Nosotros como seres humanos, nunca estamos exentos a recibir engaños a lo largo de nuestra vida, indiferentemente de la razón que sea. Hoy te hablare un poco sobre ello.

Como dice un proverbio árabe:La primera vez que me engañes, será culpa tuya. Pero la segunda vez, será culpa mía’.

Enfocándonos un poco en el sentido simbólico de esa frase, nos encontramos en una situación en donde nos vemos obligados a dejar de confiar en esa persona que alguna vez nos engañó. Ya que si lo hizo una vez, podría volver a hacerlo.

Puede ser un arma de doble filo

‘La intención de no engañar nunca nos expone a ser engañados muchas veces ’François de La Rochefoucauld.

Cuando nos encontramos en una situación en la que nos disponemos a regir nuestras vidas con total verdad. Nos exponemos mucho más a ser engañados, ya que nuestra filosofía nos obliga a confiar ciegamente en los demás.

Ya que sería imposible tratar de vivir con la plena verdad, si aún sentimos que todos a nuestro alrededor nos engaña.

‘Somos fácilmente engañados por aquellos a quienes amamos ’Molière.

Cuando amamos, somos mucho más vulnerables frente a una mentira o un engaño. Nuestro cerebro se amolda a confiar ciegamente en esa persona, y creemos fielmente que nunca harían nada para lastimarnos. Y es justamente allí donde somos un blanco fácil para los engaños.
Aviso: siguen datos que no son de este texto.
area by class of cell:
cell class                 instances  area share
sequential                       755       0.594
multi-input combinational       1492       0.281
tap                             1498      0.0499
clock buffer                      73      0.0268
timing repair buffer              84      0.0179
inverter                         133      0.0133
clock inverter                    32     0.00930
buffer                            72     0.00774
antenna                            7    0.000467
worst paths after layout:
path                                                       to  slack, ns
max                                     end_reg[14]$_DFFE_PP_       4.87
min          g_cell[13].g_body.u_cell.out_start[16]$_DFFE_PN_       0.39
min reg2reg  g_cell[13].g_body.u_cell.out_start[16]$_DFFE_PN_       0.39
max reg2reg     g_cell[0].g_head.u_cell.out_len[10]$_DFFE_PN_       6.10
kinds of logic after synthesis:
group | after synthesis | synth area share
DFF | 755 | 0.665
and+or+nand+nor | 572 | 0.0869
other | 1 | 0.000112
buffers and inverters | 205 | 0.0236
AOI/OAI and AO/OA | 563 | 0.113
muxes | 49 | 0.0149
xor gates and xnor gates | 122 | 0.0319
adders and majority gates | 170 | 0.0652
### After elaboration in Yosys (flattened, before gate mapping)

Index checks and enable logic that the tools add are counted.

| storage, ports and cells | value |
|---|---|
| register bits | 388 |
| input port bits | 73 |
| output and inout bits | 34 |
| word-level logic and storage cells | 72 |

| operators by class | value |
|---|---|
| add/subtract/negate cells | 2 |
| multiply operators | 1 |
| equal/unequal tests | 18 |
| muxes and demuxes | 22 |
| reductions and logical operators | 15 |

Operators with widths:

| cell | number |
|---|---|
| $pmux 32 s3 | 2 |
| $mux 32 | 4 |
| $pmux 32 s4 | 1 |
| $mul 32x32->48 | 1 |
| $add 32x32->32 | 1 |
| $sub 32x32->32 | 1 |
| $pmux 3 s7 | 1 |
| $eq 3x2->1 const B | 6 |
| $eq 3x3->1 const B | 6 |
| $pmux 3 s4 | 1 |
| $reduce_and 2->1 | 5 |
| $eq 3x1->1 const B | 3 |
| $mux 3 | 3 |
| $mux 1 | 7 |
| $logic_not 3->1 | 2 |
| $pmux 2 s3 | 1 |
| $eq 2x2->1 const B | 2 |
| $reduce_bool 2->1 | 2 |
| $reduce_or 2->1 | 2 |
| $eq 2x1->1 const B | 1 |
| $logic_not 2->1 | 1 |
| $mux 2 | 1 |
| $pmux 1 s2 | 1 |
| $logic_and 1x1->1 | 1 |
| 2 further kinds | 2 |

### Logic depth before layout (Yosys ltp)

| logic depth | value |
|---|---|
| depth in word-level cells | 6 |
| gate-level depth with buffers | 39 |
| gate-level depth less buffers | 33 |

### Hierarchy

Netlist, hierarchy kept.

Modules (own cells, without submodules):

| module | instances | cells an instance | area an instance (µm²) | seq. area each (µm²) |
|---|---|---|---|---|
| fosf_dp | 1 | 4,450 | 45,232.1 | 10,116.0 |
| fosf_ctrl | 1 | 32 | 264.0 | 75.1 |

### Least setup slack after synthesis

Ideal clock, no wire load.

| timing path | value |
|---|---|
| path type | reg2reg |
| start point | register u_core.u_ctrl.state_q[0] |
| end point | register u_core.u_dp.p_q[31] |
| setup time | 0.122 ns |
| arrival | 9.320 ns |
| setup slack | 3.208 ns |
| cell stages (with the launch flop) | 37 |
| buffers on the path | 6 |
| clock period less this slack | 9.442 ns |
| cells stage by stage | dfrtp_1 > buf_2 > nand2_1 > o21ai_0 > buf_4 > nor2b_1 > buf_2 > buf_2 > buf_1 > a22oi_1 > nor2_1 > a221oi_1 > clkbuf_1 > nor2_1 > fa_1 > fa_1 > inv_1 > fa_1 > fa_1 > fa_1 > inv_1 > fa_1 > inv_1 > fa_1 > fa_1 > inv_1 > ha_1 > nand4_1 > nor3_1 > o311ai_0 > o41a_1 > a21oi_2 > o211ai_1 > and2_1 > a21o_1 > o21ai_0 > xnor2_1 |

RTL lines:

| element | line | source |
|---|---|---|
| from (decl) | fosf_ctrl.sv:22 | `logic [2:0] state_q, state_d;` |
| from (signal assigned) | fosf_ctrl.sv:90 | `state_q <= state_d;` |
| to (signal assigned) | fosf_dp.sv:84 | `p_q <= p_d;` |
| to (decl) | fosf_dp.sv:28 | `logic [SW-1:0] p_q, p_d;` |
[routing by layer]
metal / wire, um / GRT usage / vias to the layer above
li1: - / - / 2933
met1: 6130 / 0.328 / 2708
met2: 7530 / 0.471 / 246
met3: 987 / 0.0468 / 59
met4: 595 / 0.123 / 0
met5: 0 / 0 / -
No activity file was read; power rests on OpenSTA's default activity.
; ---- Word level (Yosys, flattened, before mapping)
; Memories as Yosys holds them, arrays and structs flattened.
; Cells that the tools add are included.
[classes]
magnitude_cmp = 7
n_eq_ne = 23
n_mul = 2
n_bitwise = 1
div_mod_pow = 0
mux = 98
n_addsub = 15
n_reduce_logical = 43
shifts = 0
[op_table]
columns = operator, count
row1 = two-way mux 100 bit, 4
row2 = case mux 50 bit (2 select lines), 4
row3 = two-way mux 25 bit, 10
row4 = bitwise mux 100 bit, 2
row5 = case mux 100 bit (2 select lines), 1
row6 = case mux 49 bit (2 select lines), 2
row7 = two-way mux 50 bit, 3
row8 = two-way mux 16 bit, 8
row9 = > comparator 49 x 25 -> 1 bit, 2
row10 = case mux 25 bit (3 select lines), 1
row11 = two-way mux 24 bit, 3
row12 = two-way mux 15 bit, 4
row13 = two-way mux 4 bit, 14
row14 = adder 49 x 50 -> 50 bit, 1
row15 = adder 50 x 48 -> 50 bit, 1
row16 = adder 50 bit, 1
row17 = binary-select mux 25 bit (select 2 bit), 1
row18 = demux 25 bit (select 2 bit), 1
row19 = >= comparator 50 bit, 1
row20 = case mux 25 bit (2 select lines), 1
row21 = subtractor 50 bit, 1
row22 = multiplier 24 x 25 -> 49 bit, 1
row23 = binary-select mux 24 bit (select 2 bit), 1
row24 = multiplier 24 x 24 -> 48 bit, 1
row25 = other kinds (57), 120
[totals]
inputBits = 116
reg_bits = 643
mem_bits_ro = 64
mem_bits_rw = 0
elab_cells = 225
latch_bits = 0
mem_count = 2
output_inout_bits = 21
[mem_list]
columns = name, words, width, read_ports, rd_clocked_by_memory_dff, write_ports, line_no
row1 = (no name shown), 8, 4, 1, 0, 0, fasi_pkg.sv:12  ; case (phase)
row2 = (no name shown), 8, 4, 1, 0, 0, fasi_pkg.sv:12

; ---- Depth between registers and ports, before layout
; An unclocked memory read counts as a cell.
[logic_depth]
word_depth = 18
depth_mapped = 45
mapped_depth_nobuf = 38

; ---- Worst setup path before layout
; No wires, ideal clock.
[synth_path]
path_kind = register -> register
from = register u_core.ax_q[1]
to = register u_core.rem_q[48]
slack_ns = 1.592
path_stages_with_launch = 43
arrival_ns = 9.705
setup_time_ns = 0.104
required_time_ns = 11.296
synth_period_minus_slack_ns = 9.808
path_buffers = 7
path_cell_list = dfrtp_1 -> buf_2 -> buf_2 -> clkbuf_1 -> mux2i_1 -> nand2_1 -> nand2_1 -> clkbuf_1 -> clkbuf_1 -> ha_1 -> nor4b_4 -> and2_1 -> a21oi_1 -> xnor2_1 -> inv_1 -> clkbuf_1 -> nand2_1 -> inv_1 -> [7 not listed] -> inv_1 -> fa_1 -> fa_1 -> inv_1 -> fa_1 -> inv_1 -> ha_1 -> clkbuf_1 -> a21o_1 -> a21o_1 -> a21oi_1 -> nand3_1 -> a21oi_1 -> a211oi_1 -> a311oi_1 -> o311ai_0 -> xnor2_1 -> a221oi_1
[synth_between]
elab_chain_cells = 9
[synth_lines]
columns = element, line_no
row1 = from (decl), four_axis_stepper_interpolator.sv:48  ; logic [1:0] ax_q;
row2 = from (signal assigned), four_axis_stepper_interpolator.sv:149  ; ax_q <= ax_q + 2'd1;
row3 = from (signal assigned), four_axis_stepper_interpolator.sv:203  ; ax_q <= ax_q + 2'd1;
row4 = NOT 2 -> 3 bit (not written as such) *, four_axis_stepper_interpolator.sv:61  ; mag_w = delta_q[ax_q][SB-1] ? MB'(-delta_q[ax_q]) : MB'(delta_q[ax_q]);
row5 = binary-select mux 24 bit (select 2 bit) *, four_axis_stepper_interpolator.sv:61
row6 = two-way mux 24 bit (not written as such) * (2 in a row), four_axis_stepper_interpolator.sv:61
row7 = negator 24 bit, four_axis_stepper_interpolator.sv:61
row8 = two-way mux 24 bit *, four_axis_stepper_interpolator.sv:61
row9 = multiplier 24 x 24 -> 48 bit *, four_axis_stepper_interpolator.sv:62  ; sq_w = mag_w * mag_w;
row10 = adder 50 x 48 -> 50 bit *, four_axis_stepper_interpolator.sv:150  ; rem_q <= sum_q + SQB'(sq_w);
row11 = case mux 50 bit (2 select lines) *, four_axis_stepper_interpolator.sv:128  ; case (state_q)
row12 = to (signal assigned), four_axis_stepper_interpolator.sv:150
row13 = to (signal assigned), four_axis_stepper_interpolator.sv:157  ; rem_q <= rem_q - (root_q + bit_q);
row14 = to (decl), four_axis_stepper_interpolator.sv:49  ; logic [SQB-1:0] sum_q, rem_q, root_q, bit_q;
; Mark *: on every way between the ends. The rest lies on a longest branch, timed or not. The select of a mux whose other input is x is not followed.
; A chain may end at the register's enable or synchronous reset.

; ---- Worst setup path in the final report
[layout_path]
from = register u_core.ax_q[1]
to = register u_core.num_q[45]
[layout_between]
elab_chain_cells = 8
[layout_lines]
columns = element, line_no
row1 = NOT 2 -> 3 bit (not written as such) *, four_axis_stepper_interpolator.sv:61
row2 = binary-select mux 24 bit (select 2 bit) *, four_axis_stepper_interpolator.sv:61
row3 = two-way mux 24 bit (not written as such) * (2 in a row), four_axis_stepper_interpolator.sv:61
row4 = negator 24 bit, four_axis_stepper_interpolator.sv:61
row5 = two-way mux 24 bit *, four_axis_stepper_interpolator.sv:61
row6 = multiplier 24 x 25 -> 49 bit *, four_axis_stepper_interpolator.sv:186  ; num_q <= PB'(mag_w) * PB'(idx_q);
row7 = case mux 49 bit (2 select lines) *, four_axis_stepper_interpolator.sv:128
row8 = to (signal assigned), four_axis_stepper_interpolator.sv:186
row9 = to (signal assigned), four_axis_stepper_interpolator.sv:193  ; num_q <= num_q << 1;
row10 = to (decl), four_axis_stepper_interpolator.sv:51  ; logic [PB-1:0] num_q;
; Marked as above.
[config.mk]
export PLATFORM = sky130hd
export DESIGN_NAME = m3sat_cell
export DESIGN_NICKNAME = d
export VERILOG_FILES = /design/src/m3sat_pkg.sv /design/src/m3sat_cell.sv
export SDC_FILE = /design/constraint.sdc
export NUM_CORES = 1
export LEC_CHECK = 0
export ABC_CLOCK_PERIOD_IN_PS = 5750
export BUFFER_PORTS_ARGS = -buffer_cell sky130_fd_sc_hd__buf_4
export CAP_MARGIN = 20
export CORE_UTILIZATION = 50
export DETAILED_ROUTE_END_ITERATION = 12
export GPL_TIMING_DRIVEN = 0
export PLACE_DENSITY = 0.89
export SLEW_MARGIN = 10
export SYNTH_ARGS = -nofsm -noshare
export SYNTH_HDL_FRONTEND = slang
export SYNTH_SLANG_ARGS = --single-unit
[constraint.sdc]
create_clock -name i_clk -period 5.75 [get_ports i_clk]
set_input_delay 0.2875 -clock i_clk [delete_from_list [all_inputs] [get_ports i_clk]]
set_output_delay 0.2875 -clock i_clk [all_outputs]
set_load 0.01 [all_outputs]
[src/m3sat_pkg.sv]
// Shared constants, token types and helpers for the max-3-SAT hill climber.
`timescale 1ns / 1ps
package m3sat_pkg;

    localparam int DEF_MAX_VARS    = 256;
    localparam int DEF_MAX_CLAUSES = 1024;

    // Field widths (fixed by the item format)
    localparam int KIND_W  = 2;
    localparam int SLOT_W  = 10;
    localparam int LIT_W   = 10;
    localparam int SCORE_W = 11;
    localparam int NV_W    = 9;
    localparam int NC_W    = 11;
    localparam int CFG_W   = 11;
    localparam int NLIT    = 3;

    // Internal widths sized for the largest supported configuration
    localparam int IDX_W  = 12;
    localparam int CNT_W  = 17;
    localparam int GAIN_W = 18;

    localparam logic [CNT_W-1:0] SCORE_SAT = CNT_W'(2047);

    localparam logic [KIND_W-1:0] KIND_LOAD  = 2'd0;
    localparam logic [KIND_W-1:0] KIND_SET   = 2'd1;
    localparam logic [KIND_W-1:0] KIND_CLIMB = 2'd2;
    localparam logic [KIND_W-1:0] KIND_READ  = 2'd3;

    localparam int CFG_IDX_W = 1;
    localparam logic [CFG_IDX_W-1:0] REG_NUM_VARS    = 1'b0;
    localparam logic [CFG_IDX_W-1:0] REG_NUM_CLAUSES = 1'b1;

    typedef struct packed {
        logic [LIT_W-1:0] third;
        logic [LIT_W-1:0] second;
        logic [LIT_W-1:0] first;
    } t_clause;

    typedef struct packed {
        logic             ok;
        logic             neg;
        logic [IDX_W-1:0] idx;
    } t_lit;

    // Lane A: clause collects literal truth on its way down the row
    typedef struct packed {
        logic                  valid;
        logic                  sweep;
        t_lit [NLIT-1:0]       lit;
        logic [NLIT-1:0]       truth;
    } t_tok_a;

    typedef struct packed {
        logic             up;
        logic             dn;
        logic [IDX_W-1:0] idx;
    } t_delta;

    // Lane B: per-variable score deltas, or the sweep that picks the best flip
    typedef struct packed {
        logic                     valid;
        logic                     sweep;
        t_delta [NLIT-1:0]        d;
        logic signed [GAIN_W-1:0] best_gain;
        logic [IDX_W-1:0]         best_idx;
        logic                     found;
    } t_tok_b;

    typedef struct packed {
        logic             wr;
        logic             flip;
        logic [IDX_W-1:0] idx;
        logic             val;
    } t_var_op;

    function automatic logic [SCORE_W-1:0] sat_score(input logic [CNT_W-1:0] s);
        sat_score = (s > SCORE_SAT) ? SCORE_W'(SCORE_SAT) : s[SCORE_W-1:0];
    endfunction

endpackage

[src/m3sat_cell.sv]
// One variable cell: holds the variable and its flip gain, passes both token lanes on.
`timescale 1ns / 1ps
module m3sat_cell #(
    parameter int CELL_IDX = 0
) (
    input  logic               i_clk,
    input  logic               i_rst_n,
    input  m3sat_pkg::t_var_op i_op,
    input  m3sat_pkg::t_tok_a  i_a,
    input  m3sat_pkg::t_tok_b  i_b,
    output m3sat_pkg::t_tok_a  o_a,
    output m3sat_pkg::t_tok_b  o_b,
    output logic               o_var
);
    import m3sat_pkg::*;

    localparam logic [IDX_W-1:0] ME = IDX_W'(CELL_IDX);

    logic                     r_var;
    logic signed [GAIN_W-1:0] r_gain;
    t_tok_a                   r_a, n_a;
    t_tok_b                   r_b, n_b;
    logic                     w_up, w_dn;

    always_comb begin
        n_a = i_a;
        for (int k = 0; k < NLIT; k++) begin
            if (i_a.lit[k].ok && i_a.lit[k].idx == ME) begin
                n_a.truth[k] = r_var ^ i_a.lit[k].neg;
            end
        end
    end

    // duplicates were removed upstream, so at most one delta hits this cell
    always_comb begin
        w_up = 1'b0;
        w_dn = 1'b0;
        for (int k = 0; k < NLIT; k++) begin
            if (i_b.d[k].idx == ME) begin
                w_up = w_up | i_b.d[k].up;
                w_dn = w_dn | i_b.d[k].dn;
            end
        end
    end

    always_comb begin
        n_b = i_b;
        if (i_b.valid && i_b.sweep && r_gain > i_b.best_gain) begin
            n_b.best_gain = r_gain;
            n_b.best_idx  = ME;
            n_b.found     = 1'b1;
        end
    end

    always_ff @(posedge i_clk) begin
        if (!i_rst_n) begin
            r_var   <= 1'b0;
            r_gain  <= '0;
            r_a     <= '0;
            r_b     <= '0;
        end else begin
            r_a <= n_a;
            r_b <= n_b;
            if (i_op.wr && i_op.idx == ME) begin
                r_var <= i_op.val;
            end else if (i_op.flip && i_op.idx == ME) begin
                r_var <= ~r_var;
            end
            if (i_b.valid && i_b.sweep) begin
                r_gain <= '0;
            end else if (i_b.valid && w_up) begin
                r_gain <= r_gain + GAIN_W'(1);
            end else if (i_b.valid && w_dn) begin
                r_gain <= r_gain - GAIN_W'(1);
            end
        end
    end

    assign o_a   = r_a;
    assign o_b   = r_b;
    assign o_var = r_var;
endmodule

Word level (Yosys, flattened, before mapping) --
Cells that the tools add are included.
Storage, ports and cells: flip-flop bits (word level) 141, input port bits 139, output and inout port bits 123, logic and storage cells 74
Operators by class: add/sub/neg operators 2, $lt $le $gt $ge 1, multiplexer cells 14, bitwise logic cells 9, reductions and logical operators 20
Operators with widths (number):
- zero test 12 bit | 7
- two-way mux 18 bit | 2
- two-way mux 31 bit | 1
- adder 18 x 2 -> 18 bit (second input constant) | 1
- > comparator 18 bit | 1
- subtractor 18 x 2 -> 18 bit (second input constant) | 1
- two-way mux 1 bit | 11
- logical AND 1 bit | 9
- OR 1 bit | 4
- nonzero test 2 bit | 2
- OR reduction 2 bit | 2
- XOR 1 bit | 3
- NOT 1 bit | 2

Depth between registers and ports, before layout --
word-level depth 9, gate-level depth with buffers 13, mapped depth without buffers 13

Least setup slack after synthesis --
Ideal clock, no wire load.
path type input-to-reg, start point input i_b[60] in the netlist's numbering, end point register r_gain[17], library setup time 124 ps, arrival time 3014 ps, required time 5626 ps, path slack 2612 ps, cell stages on the path 12, path buffers 0, cell sequence nor4_1 -> nand4_1 -> nand3_1 -> nand2_1 -> ha_1 -> o21ai_0 -> o21ai_0 -> a31oi_1 -> o31ai_1 -> mux2i_1 -> xnor2_1 -> nor2_1
On the way: longest elaborated chain between the ends 4, elaborated cells on any way between the ends 7, classes of those cells mux: 3; reduce/logical: 4
Ends and longest elaborated chain:
- from (decl) | line m3sat_cell.sv:10 | input m3sat_pkg::t_tok_b i_b,
- zero test 12 bit (*) | line m3sat_cell.sv:39 | if (i_b.d[k].idx == ME) begin
- two-way mux 1 bit | line m3sat_cell.sv:39
- logical AND 1 bit, on equally long branches | line m3sat_cell.sv:71, m3sat_cell.sv:73
- two-way mux 18 bit or nonzero test 2 bit (tied branches)
- to (signal assigned) | line m3sat_cell.sv:72 | r_gain <= r_gain + GAIN_W'(1);
- to (signal assigned) | line m3sat_cell.sv:74 | r_gain <= r_gain - GAIN_W'(1);
- to (decl) | line m3sat_cell.sv:20 | logic signed [GAIN_W-1:0] r_gain;
Every way passes the cells marked *; elsewhere a longest branch is shown, timed or not. A chain may end at the register's enable or synchronous reset.

Worst setup path after layout --
start point input i_b[64] in the netlist's numbering, end point register r_gain[17]
Same word-level chain as after synthesis.
## config.mk

```make
export PLATFORM = sky130hd
export DESIGN_NAME = clfe_queue
export DESIGN_NICKNAME = d
export VERILOG_FILES = /design/src/clfe_pkg.sv /design/src/clfe_queue.sv
export SDC_FILE = /design/constraint.sdc
export NUM_CORES = 1
export LEC_CHECK = 0
export BUFFER_PORTS_ARGS = -buffer_cell sky130_fd_sc_hd__buf_4
export CORE_AREA = 2 2 192 194
export DETAILED_ROUTE_END_ITERATION = 12
export DIE_AREA = 0 0 194 196
export HOLD_SLACK_MARGIN = 0.15
export PLACE_DENSITY = 0.83
export SLEW_MARGIN = 20
export SYNTH_ARGS = -nofsm -noshare
export SYNTH_HDL_FRONTEND = slang
export SYNTH_SLANG_ARGS = --single-unit
```

## constraint.sdc

```tcl
create_clock -name clk -period 14.6 [get_ports clk]
set_clock_uncertainty 0.1 [all_clocks]
set_input_delay 1.46 -clock clk [delete_from_list [all_inputs] [get_ports clk]]
set_output_delay 1.46 -clock clk [all_outputs]
set_load 0.05 [all_outputs]
```
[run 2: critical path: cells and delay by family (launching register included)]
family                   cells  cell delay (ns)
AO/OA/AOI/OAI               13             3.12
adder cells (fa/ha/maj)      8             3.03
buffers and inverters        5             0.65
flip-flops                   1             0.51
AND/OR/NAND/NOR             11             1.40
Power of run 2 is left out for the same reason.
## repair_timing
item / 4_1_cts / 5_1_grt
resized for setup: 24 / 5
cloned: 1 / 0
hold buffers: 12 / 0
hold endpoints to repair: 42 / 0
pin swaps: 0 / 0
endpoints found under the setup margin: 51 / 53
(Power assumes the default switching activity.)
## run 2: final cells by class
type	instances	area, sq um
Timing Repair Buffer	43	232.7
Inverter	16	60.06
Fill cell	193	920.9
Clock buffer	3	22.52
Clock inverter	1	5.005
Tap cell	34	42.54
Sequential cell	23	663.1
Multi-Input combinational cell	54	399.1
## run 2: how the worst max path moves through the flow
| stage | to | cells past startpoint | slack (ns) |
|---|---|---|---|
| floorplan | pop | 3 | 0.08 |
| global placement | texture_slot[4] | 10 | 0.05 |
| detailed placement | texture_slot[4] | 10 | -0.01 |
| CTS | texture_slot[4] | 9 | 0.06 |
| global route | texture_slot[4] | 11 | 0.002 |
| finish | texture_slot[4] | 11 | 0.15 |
Sin embargo, la naturaleza del ser humano es confiar. Y a pesar de que nos puedan herir o traicionar cientos de veces, siempre llegará una persona que nos hará ver que son signos de nuestra confianza.

El mayor engaño es el que nos damos a nosotros mismos

‘La mentira más común es aquella con la que un hombre se engaña a sí mismo. Engañar a los demás es un defecto relativamente vano’. Friedrich Nietzsche.

¿Alguna vez has sentido la necesidad de enmascarar ciertos aspectos de tu vida? Ya sea para agradarle a alguien más, para hacerte pasar por alguien que no eres, o para encajar en cierto grupo social.

Todas esas ocasiones, son consideradas un engaño. Y no existe peor engaño que el que nos hacemos a nosotros mismos. Por la razón que sea, siempre debemos aceptarnos a nosotros mismos tal cual somos.

Ya que de esta manera, iremos eliminando el engaño y las mentiras desde nuestro interior. Y poco a poco regiremos nuestras vidas nada más que con la verdad.